Evaluating treatment effects is critical in clinical trials but sometimes involves lengthy, invasive, or costly follow-up procedures. In these cases, surrogate markers, which provide intermediate measures of the long-term treatment effect, allow clinicians to obtain results faster and more efficiently than would have otherwise been possible. Prior to adoption, it is vital that the utility of surrogate markers (i.e., their ability to capture the treatment effect on the primary outcome) is statistically validated. Many frameworks for evaluating surrogate markers have been proposed, but they do not account for missing data. Instead, they rely on complete cases (the subset of patients without missing data), which can be inefficient and biased. To improve on this, we propose methods to accommodate missing data in nonparametric and parametric surrogate evaluation via inverse probability weighting (IPW) and semiparametric maximum likelihood estimation (SMLE). Through simulation studies, we demonstrate that the proposed methods remain unbiased under a broader range of missing data mechanisms than complete case analysis and can help retain the statistical precision of the full trial. We illustrate their practical utility through an application to a diabetes clinical trial. Moreover, our missing data corrections have complementary strengths with respect to computational ease, robustness, and statistical efficiency. All methods are implemented in the MissSurrogate R package.

Figures (3)

• Figure 1: The nonparametric estimator $\widehat{R}_S$, of the proportion of treatment effect explained (PTE), assumes that the distributions of the surrogate marker $S$ in the treatment and control groups overlap (left panel). In Setting $5$, we consider the setting where these distributions do not fully overlap (right panel).

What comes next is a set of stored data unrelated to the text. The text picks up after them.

==> src/rtl/mux_pkg.sv <==
// Shared constants and round-robin search helper for the N:1 pipelined selector.
package mux_pkg;

   localparam int unsigned MODE_SEL = 0;
   localparam int unsigned MODE_RR  = 1;
   localparam int unsigned RR_MAX_N = 16;

   typedef struct packed {
      logic       found;
      logic [3:0] idx;
   } rr_pick_t;

   // First set bit of valid at or above ptr, wrapping modulo n (n <= 16, ptr < n).
   function automatic rr_pick_t rr_pick(input logic [15:0] valid, input logic [3:0] ptr,
                                        input int unsigned n);
      rr_pick_t   r;
      logic [4:0] j;
      r = '0;
      for (int unsigned i = 0; i < RR_MAX_N; i++) begin
         j = {1'b0, ptr} + 5'(i);
         if (32'(j) >= n) j = j - 5'(n);
         if (i < n && !r.found && valid[j[3:0]]) begin
            r.found = 1'b1;
            r.idx   = j[3:0];
         end
      end
      return r;
   endfunction

endpackage
## src/rtl/serial_add_sub.sv

```systemverilog
// -----------------------------------------------------------------------------
// serial_add_sub
//
// Multi-cycle adder/subtractor. A WIDTH-bit operand pair is consumed CHUNK bits
// per clock, LSB chunk first, through a CHUNK-long ripple of full-add or
// full-subtract cells. The carry/borrow is registered between beats, so the
// datapath area scales with CHUNK rather than WIDTH.
//
// Ports
//   clk          rising-edge clock
//   rst_n        asynchronous active-low reset
//   start_valid  operands and mode are valid
//   start_ready  block can accept a new operation (registered-state decode)
//   mode         0 = add, 1 = subtract
//   a, b         operands (a is minuend, b is subtrahend for subtract)
//   cin          carry-in (add) or borrow-in (subtract)
//   res_valid    result/cout/ovf are valid (registered-state decode)
//   res_ready    consumer accepts the result
//   result       a+b+cin or a-b-cin, modulo 2^WIDTH
//   cout         carry-out (add) or borrow-out (subtract)
//   ovf          two's-complement overflow
//
// state   | meaning
// --------+-----------------------------------------------------------------
// IDLE    | waiting for start_valid; start_ready=1
// RUN     | one CHUNK-bit beat per cycle, NBEATS beats in total
// DONE    | result held with res_valid=1 until res_ready
// -----------------------------------------------------------------------------
module serial_add_sub #(
    parameter int WIDTH = 8,
    parameter int CHUNK = 1
) (
    input  logic             clk,
    input  logic             rst_n,
    input  logic             start_valid,
    output logic             start_ready,
    input  logic             mode,
    input  logic [WIDTH-1:0] a,
    input  logic [WIDTH-1:0] b,
    input  logic             cin,
    output logic             res_valid,
    input  logic             res_ready,
    output logic [WIDTH-1:0] result,
    output logic             cout,
    output logic             ovf
);

    localparam int NBEATS = WIDTH / CHUNK;
    localparam int CNT_W  = (NBEATS > 1) ? $clog2(NBEATS) : 1;
    localparam logic [CNT_W-1:0] LAST_BEAT = CNT_W'(NBEATS - 1);

    generate
        if (WIDTH < 1 || CHUNK < 1 || (WIDTH % CHUNK) != 0) begin : g_bad_param
            $error("serial_add_sub: CHUNK must be >= 1 and divide WIDTH exactly");
        end
    endgenerate

    typedef enum logic [1:0] {
        ST_IDLE = 2'd0,
        ST_RUN  = 2'd1,
        ST_DONE = 2'd2
    } state_t;

    state_t state_q;
    state_t state_d;

    logic [WIDTH-1:0] a_sh;
    logic [WIDTH-1:0] b_sh;
    logic [WIDTH-1:0] res_sh;
    logic             carry_q;
    logic             mode_q;
    logic             a_msb_q;
    logic             b_msb_q;
    logic [CNT_W-1:0] beat_q;

    logic             accept;
    logic             run_beat;
    logic             last_beat;

    logic [CHUNK-1:0] chunk_sum;
    logic             chain_out;
    logic [WIDTH-1:0] a_next;
    logic [WIDTH-1:0] b_next;
    logic [WIDTH-1:0] res_next;
    logic             ovf_next;

    // ------------------------------------------------------------------
    // FSM
    // ------------------------------------------------------------------
    always_ff @(posedge clk or negedge rst_n) begin
        if (!rst_n) begin
            state_q <= ST_IDLE;
        end else begin
            state_q <= state_d;
        end
    end

    always_comb begin
        state_d   = state_q;
        accept    = 1'b0;
        run_beat  = 1'b0;
        last_beat = 1'b0;
        case (state_q)
            ST_IDLE: begin
                if (start_valid) begin
                    accept  = 1'b1;
                    state_d = ST_RUN;
                end
            end
            ST_RUN: begin
                run_beat = 1'b1;
                if (beat_q == LAST_BEAT) begin
                    last_beat = 1'b1;
                    state_d   = ST_DONE;
                end
            end
            ST_DONE: begin
                if (res_ready) begin
                    state_d = ST_IDLE;
                end
            end
            default: begin
                state_d = ST_IDLE;
            end
        endcase
    end

    // Handshake outputs come straight from the state register, so there is
    // no combinational path from start_valid/res_ready to either of them.
    assign start_ready = (state_q == ST_IDLE);
    assign res_valid   = (state_q == ST_DONE);

    // ------------------------------------------------------------------
    // CHUNK-long ripple of full-add / full-subtract cells
    // ------------------------------------------------------------------
    always_comb begin : p_chain
        logic c;
        logic ai;
        logic bi;
        c         = carry_q;
        chunk_sum = '0;
        for (int i = 0; i < CHUNK; i++) begin
            ai           = a_sh[i];
            bi           = b_sh[i];
            chunk_sum[i] = ai ^ bi ^ c;
            if (mode_q) begin
                // borrow out of a - b - c
                c = (~ai & bi) | (~(ai ^ bi) & c);
            end else begin
                c = (ai & bi) | (c & (ai ^ bi));
            end
        end
        chain_out = c;
    end

    // Operands shift right by CHUNK each beat; result bits enter at the MSB
    // end so that after NBEATS beats the first chunk has reached the LSBs.
    generate
        if (CHUNK == WIDTH) begin : g_single_beat
            assign a_next   = '0;
            assign b_next   = '0;
            assign res_next = chunk_sum;
        end else begin : g_multi_beat
            assign a_next   = {{CHUNK{1'b0}}, a_sh[WIDTH-1:CHUNK]};
            assign b_next   = {{CHUNK{1'b0}}, b_sh[WIDTH-1:CHUNK]};
            assign res_next = {chunk_sum, res_sh[WIDTH-1:CHUNK]};
        end
    endgenerate

    // Operand sign bits are kept aside because the shift registers lose them.
    always_comb begin
        if (mode_q) begin
            ovf_next = (a_msb_q != b_msb_q) && (res_next[WIDTH-1] != a_msb_q);
        end else begin
            ovf_next = (a_msb_q == b_msb_q) && (res_next[WIDTH-1] != a_msb_q);
        end
    end

    // ------------------------------------------------------------------
    // Datapath registers
    // ------------------------------------------------------------------
    always_ff @(posedge clk or negedge rst_n) begin
        if (!rst_n) begin
            a_sh    <= '0;
            b_sh    <= '0;
            res_sh  <= '0;
            carry_q <= 1'b0;
            mode_q  <= 1'b0;
            a_msb_q <= 1'b0;
            b_msb_q <= 1'b0;
            beat_q  <= '0;
            result  <= '0;
            cout    <= 1'b0;
            ovf     <= 1'b0;
        end else if (accept) begin
            a_sh    <= a;
            b_sh    <= b;
            res_sh  <= '0;
            // Loading cin here makes carry_q the chain input on beat 0, so
            // every beat reads the same register.
            carry_q <= cin;
            mode_q  <= mode;
            a_msb_q <= a[WIDTH-1];
            b_msb_q <= b[WIDTH-1];
            beat_q  <= '0;
        end else if (run_beat) begin
            a_sh    <= a_next;
            b_sh    <= b_next;
            res_sh  <= res_next;
            carry_q <= chain_out;
            if (last_beat) begin
                result <= res_next;
                cout   <= chain_out;
                ovf    <= ovf_next;
            end else begin
                beat_q <= beat_q + CNT_W'(1);
            end
        end
    end

endmodule

```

• Figure 2: Simulation results for $\widehat{R}_S$, the proportion of treatment effect explained (PTE) in Setting $4$, when the surrogate marker $S$ was missing at random given $Y$ and the interaction $Y \times Z$ between it and treatment group (top row) or just the primary outcome $Y$ (bottom row).
• Figure 3: Distributions of the surrogate (change in glucose; top left panel) and the primary outcome (change in LDL cholesterol; top right panel) by treatment group, and the surrogate versus primary outcome (bottom panel) within each treatment group in the Diabetes Control and Complications Trial. The solid lines in the bottom panel are loess smoothers, and the shaded area represents the $95\%$ confidence intervals around them.